WHAT NEEDS TO BE DONE.
Pull every line that includes the word "Initial" from the data.
*** Opening of SOURCE INFORMATION ***
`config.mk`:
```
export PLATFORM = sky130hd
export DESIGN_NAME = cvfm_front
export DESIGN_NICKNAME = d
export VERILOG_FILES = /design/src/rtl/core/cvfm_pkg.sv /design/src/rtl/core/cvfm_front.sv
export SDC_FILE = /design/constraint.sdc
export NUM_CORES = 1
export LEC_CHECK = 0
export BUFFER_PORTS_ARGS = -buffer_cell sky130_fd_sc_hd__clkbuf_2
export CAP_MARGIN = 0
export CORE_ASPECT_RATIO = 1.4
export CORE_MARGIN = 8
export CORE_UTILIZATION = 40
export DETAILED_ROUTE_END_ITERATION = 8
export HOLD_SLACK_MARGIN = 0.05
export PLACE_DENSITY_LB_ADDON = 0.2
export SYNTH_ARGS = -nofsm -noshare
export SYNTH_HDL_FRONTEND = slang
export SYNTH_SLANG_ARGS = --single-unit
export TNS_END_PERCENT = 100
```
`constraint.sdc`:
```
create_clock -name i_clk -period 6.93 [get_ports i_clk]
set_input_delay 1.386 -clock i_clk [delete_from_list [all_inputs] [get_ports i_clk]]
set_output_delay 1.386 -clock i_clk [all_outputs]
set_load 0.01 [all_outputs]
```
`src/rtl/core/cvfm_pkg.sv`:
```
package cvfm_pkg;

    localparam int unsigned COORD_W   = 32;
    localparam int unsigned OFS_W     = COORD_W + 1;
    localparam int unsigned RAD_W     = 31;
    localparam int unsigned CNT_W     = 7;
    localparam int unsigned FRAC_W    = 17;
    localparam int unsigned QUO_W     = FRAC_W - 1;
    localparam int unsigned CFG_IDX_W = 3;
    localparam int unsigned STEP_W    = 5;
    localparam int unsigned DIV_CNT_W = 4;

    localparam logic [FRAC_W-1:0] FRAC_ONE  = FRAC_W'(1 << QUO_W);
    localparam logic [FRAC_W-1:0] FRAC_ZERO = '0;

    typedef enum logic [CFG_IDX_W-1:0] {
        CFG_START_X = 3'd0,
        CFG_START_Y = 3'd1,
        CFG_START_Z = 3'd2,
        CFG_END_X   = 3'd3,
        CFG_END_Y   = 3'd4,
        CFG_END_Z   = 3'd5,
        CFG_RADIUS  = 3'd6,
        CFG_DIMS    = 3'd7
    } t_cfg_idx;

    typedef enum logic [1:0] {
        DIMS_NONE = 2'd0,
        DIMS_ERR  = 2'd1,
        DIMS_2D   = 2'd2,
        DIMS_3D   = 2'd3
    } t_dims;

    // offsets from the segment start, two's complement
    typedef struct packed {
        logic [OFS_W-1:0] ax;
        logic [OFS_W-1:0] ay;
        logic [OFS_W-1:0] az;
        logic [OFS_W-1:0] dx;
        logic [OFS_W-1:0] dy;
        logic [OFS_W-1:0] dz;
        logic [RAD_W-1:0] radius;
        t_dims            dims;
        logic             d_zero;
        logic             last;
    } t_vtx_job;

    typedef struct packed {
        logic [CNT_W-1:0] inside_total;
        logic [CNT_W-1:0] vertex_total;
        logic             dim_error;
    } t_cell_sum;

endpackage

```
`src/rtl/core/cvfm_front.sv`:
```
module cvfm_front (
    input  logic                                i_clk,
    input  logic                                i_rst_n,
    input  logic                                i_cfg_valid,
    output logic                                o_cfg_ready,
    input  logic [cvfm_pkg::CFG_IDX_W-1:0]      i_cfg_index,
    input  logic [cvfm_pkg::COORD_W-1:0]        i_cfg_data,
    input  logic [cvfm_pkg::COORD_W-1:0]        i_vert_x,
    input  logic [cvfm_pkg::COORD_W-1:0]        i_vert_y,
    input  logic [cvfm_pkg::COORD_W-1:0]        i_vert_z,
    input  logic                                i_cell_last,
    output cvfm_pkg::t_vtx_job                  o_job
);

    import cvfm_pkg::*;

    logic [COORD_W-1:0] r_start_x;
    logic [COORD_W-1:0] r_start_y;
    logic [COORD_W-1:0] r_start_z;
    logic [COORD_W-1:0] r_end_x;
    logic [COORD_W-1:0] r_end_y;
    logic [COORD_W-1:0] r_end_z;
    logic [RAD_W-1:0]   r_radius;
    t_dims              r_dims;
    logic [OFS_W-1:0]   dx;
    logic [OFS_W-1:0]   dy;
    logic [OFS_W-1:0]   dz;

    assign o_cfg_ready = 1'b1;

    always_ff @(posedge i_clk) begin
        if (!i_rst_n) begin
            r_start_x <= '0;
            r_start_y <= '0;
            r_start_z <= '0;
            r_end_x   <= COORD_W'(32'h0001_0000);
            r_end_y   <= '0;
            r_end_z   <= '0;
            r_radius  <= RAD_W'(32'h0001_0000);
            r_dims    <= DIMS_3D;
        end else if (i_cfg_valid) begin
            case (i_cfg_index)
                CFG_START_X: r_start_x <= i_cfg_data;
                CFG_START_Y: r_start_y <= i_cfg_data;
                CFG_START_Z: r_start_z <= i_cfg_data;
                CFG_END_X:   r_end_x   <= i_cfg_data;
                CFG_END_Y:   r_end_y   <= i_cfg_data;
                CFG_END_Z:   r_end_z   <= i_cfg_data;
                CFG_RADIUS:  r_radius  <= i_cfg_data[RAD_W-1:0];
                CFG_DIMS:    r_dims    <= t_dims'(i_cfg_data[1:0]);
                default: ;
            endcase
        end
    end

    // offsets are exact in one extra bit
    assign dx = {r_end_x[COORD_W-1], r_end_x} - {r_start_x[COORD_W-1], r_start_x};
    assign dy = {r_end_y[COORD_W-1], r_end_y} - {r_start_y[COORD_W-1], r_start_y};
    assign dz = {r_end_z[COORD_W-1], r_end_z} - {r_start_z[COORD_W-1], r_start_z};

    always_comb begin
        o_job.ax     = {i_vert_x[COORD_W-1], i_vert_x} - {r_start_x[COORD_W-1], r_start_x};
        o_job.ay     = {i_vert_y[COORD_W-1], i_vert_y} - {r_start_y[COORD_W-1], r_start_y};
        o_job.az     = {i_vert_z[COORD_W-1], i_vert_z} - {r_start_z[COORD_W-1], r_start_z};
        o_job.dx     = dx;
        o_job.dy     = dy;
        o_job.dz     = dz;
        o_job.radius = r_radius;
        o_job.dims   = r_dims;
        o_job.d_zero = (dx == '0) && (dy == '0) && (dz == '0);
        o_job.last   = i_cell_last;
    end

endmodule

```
*** Close of SOURCE INFORMATION ***
*** Opening of SOURCE INFORMATION ***
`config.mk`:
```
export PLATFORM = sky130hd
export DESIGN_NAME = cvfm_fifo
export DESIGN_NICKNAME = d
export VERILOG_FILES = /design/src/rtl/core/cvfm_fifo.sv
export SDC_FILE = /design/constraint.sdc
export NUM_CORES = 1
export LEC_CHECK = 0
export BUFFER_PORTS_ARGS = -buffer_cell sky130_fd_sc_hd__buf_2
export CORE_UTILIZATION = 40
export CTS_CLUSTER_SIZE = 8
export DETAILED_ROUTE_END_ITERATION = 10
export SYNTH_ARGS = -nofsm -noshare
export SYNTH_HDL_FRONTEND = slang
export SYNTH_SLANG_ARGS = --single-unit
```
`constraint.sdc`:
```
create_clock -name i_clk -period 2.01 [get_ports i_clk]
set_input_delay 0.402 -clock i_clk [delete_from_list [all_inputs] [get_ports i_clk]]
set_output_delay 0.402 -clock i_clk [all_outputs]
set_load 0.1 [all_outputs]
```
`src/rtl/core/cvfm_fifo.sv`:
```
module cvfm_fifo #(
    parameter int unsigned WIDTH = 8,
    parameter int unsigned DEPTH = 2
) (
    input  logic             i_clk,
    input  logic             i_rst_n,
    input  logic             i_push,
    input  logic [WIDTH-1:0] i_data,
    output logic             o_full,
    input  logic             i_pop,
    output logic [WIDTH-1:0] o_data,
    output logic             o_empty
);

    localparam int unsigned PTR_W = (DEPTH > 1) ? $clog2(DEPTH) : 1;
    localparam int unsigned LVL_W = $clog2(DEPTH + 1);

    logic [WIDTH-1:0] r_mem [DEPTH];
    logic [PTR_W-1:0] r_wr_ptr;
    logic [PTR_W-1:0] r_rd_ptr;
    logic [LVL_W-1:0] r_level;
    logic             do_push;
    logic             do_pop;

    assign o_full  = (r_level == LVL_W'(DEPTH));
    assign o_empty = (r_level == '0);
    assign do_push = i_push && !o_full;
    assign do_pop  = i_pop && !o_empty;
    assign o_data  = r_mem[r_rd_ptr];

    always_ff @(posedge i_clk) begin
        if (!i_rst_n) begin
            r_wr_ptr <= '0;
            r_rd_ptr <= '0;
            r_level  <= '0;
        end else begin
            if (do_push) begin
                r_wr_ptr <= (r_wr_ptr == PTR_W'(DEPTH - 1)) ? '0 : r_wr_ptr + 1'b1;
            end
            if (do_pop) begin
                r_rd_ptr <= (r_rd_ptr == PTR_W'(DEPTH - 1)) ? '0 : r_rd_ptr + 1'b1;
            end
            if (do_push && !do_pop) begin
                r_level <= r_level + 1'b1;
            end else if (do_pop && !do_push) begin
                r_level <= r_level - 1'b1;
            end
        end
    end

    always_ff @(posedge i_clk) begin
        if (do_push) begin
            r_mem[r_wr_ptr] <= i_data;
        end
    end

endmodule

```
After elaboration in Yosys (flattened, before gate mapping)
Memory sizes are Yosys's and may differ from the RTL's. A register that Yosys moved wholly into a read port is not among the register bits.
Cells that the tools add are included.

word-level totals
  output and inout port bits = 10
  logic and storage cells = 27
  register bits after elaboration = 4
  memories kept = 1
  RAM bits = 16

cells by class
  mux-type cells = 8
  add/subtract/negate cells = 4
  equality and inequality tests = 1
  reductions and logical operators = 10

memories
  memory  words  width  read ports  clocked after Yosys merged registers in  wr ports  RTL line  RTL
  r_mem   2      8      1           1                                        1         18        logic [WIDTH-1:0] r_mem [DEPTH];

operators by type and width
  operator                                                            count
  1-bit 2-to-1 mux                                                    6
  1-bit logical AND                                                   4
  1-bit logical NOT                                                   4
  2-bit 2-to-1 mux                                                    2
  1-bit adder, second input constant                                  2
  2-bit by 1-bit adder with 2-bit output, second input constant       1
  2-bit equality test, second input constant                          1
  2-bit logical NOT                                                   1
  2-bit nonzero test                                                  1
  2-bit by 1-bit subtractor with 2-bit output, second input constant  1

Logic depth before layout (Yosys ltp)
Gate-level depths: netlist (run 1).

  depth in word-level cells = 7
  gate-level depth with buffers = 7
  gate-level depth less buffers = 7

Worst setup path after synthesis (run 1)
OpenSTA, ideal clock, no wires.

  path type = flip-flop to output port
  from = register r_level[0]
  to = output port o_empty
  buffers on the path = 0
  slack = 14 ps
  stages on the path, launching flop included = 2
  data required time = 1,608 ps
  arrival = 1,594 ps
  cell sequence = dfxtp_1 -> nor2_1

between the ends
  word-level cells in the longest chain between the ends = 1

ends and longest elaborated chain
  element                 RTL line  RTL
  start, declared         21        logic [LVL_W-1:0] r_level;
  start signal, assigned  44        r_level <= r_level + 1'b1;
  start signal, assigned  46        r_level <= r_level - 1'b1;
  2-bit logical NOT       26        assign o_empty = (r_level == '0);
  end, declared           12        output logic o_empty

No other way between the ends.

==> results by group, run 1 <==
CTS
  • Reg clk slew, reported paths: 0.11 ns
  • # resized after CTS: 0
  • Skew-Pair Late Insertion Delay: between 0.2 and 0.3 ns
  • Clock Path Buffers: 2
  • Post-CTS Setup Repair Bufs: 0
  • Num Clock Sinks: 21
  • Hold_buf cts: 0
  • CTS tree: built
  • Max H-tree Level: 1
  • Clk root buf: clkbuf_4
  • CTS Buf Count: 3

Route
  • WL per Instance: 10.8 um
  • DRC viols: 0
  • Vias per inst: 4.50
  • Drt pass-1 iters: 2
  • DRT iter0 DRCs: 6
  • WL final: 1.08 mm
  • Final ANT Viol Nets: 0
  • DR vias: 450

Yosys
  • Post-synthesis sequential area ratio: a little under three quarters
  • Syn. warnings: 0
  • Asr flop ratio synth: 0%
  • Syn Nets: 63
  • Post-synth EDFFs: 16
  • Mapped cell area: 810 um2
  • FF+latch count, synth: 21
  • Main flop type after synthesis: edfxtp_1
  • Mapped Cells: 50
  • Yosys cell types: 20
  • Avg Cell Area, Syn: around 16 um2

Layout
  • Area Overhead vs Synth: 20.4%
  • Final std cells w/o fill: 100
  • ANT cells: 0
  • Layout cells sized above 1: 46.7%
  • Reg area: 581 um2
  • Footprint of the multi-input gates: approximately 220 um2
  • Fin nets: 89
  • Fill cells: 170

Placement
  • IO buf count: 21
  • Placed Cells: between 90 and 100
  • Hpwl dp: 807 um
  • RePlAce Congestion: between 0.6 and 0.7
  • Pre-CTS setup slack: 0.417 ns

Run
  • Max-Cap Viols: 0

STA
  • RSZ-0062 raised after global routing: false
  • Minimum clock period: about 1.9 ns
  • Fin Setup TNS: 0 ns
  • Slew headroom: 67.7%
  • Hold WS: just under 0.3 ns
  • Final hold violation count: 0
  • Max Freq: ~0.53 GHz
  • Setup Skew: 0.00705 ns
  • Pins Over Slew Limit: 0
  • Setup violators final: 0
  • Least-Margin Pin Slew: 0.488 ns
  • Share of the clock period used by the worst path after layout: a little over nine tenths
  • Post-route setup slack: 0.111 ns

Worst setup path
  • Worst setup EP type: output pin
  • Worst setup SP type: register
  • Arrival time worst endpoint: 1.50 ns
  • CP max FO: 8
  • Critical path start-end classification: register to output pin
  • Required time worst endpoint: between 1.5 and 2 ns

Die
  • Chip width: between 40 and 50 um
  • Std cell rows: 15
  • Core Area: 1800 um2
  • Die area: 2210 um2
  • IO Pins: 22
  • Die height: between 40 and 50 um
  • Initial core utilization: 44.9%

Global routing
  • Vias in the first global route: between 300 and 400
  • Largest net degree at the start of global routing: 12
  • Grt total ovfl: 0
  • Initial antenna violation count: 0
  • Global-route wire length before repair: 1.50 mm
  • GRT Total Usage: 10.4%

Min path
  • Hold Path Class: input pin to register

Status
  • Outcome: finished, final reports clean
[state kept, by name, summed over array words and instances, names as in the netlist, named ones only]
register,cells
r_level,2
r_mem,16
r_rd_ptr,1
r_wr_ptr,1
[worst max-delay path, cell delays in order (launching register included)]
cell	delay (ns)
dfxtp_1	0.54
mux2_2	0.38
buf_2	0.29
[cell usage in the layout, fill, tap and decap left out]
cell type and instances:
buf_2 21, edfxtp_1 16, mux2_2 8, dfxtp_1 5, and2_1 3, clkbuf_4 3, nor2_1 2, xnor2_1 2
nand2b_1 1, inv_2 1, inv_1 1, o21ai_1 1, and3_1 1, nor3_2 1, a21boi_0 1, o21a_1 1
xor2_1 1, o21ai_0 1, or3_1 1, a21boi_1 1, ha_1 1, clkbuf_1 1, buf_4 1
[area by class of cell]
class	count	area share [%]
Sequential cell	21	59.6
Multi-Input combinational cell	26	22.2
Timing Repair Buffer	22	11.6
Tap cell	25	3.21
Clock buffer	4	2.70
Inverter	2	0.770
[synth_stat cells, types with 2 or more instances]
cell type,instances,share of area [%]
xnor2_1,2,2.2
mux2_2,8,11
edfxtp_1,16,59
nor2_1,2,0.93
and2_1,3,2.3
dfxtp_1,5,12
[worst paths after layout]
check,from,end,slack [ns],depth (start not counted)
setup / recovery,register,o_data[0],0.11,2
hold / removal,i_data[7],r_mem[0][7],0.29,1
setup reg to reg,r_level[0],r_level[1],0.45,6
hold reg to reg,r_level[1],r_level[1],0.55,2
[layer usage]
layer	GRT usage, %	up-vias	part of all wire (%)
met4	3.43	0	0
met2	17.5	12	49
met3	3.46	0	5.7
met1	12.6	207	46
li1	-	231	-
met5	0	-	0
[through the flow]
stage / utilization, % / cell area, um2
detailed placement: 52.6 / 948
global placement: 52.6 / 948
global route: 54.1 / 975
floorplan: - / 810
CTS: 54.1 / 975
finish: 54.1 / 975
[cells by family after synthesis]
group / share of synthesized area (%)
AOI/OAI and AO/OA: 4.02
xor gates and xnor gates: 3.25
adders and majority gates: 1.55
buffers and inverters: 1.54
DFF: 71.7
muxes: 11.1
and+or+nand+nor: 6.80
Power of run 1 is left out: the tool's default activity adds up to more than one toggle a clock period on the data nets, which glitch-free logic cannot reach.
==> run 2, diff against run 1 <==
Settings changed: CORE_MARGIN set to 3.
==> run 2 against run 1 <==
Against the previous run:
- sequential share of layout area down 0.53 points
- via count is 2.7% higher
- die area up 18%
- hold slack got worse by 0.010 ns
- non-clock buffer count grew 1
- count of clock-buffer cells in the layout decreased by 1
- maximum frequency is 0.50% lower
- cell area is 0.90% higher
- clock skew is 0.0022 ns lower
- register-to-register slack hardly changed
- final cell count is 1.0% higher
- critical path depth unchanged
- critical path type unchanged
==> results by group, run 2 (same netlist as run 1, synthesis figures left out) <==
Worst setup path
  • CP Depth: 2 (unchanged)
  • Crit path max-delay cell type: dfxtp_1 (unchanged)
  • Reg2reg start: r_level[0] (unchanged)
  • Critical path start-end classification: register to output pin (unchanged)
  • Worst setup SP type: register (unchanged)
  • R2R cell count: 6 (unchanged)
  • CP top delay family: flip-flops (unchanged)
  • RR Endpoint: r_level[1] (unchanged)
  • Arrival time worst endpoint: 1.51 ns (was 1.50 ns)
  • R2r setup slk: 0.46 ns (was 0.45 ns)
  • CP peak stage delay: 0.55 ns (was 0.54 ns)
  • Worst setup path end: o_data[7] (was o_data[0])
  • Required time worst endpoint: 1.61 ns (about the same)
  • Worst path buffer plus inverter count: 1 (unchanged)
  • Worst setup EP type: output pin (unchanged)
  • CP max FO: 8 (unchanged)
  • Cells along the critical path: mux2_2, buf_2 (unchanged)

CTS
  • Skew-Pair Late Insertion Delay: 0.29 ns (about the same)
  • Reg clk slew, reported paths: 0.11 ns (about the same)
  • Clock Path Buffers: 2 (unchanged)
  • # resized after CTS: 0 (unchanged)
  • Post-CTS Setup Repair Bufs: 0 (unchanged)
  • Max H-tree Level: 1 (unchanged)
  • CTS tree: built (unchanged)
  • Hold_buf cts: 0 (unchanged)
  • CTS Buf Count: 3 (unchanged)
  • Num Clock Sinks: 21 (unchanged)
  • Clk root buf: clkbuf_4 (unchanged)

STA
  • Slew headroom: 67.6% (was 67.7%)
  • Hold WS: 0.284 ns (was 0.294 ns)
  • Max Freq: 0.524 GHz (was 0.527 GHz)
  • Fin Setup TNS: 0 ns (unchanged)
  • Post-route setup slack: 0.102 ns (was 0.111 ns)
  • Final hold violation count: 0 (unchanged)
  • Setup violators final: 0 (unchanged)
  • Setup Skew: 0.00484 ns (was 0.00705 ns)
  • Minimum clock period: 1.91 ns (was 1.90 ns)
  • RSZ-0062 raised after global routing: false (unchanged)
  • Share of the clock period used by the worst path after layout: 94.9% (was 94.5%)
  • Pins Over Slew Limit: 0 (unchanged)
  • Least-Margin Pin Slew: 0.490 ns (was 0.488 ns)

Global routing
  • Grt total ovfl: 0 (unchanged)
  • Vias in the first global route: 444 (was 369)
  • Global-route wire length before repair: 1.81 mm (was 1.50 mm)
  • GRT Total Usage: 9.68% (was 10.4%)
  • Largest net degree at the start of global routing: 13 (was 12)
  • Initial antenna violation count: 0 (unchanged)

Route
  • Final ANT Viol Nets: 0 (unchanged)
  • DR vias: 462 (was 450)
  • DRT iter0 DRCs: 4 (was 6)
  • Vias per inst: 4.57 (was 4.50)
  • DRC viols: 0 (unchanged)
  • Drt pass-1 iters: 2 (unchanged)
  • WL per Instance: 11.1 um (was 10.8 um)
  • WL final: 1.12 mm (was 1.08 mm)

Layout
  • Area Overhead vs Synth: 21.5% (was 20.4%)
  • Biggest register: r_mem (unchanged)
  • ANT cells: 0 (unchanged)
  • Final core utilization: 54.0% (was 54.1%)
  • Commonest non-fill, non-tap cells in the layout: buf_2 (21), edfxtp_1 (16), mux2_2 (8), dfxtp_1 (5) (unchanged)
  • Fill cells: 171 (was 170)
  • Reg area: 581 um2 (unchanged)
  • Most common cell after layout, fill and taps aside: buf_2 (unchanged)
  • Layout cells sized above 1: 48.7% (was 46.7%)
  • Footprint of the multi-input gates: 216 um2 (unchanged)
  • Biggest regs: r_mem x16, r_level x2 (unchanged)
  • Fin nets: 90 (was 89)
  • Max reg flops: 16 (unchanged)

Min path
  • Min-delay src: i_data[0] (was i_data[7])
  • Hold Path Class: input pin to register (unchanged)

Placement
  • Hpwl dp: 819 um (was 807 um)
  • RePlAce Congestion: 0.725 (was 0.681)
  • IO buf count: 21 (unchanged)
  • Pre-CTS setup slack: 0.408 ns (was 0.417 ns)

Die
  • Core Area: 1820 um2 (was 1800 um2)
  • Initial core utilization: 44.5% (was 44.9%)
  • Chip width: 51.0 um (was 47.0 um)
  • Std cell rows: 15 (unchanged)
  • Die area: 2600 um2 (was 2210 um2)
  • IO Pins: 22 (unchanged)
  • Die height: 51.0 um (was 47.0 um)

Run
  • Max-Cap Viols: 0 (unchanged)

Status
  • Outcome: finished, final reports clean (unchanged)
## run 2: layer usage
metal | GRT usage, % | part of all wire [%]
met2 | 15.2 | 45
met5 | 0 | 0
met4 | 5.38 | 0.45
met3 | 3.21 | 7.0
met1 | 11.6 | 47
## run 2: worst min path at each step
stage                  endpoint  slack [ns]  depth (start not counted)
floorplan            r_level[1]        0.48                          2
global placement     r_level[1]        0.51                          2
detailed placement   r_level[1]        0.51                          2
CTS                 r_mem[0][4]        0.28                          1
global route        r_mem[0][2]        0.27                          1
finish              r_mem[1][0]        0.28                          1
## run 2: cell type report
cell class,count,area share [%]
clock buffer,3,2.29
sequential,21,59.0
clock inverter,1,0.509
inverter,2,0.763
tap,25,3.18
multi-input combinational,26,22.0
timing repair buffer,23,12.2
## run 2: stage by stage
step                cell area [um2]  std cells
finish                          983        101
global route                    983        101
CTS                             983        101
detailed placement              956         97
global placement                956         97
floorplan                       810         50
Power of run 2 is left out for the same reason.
*** Close of SOURCE INFORMATION ***
EXERCISE SOLUTION.
  • Initial core utilization: 44.9%
  • Initial antenna violation count: 0
  • Initial antenna violation count: 0 (unchanged)
  • Initial core utilization: 44.5% (was 44.9%)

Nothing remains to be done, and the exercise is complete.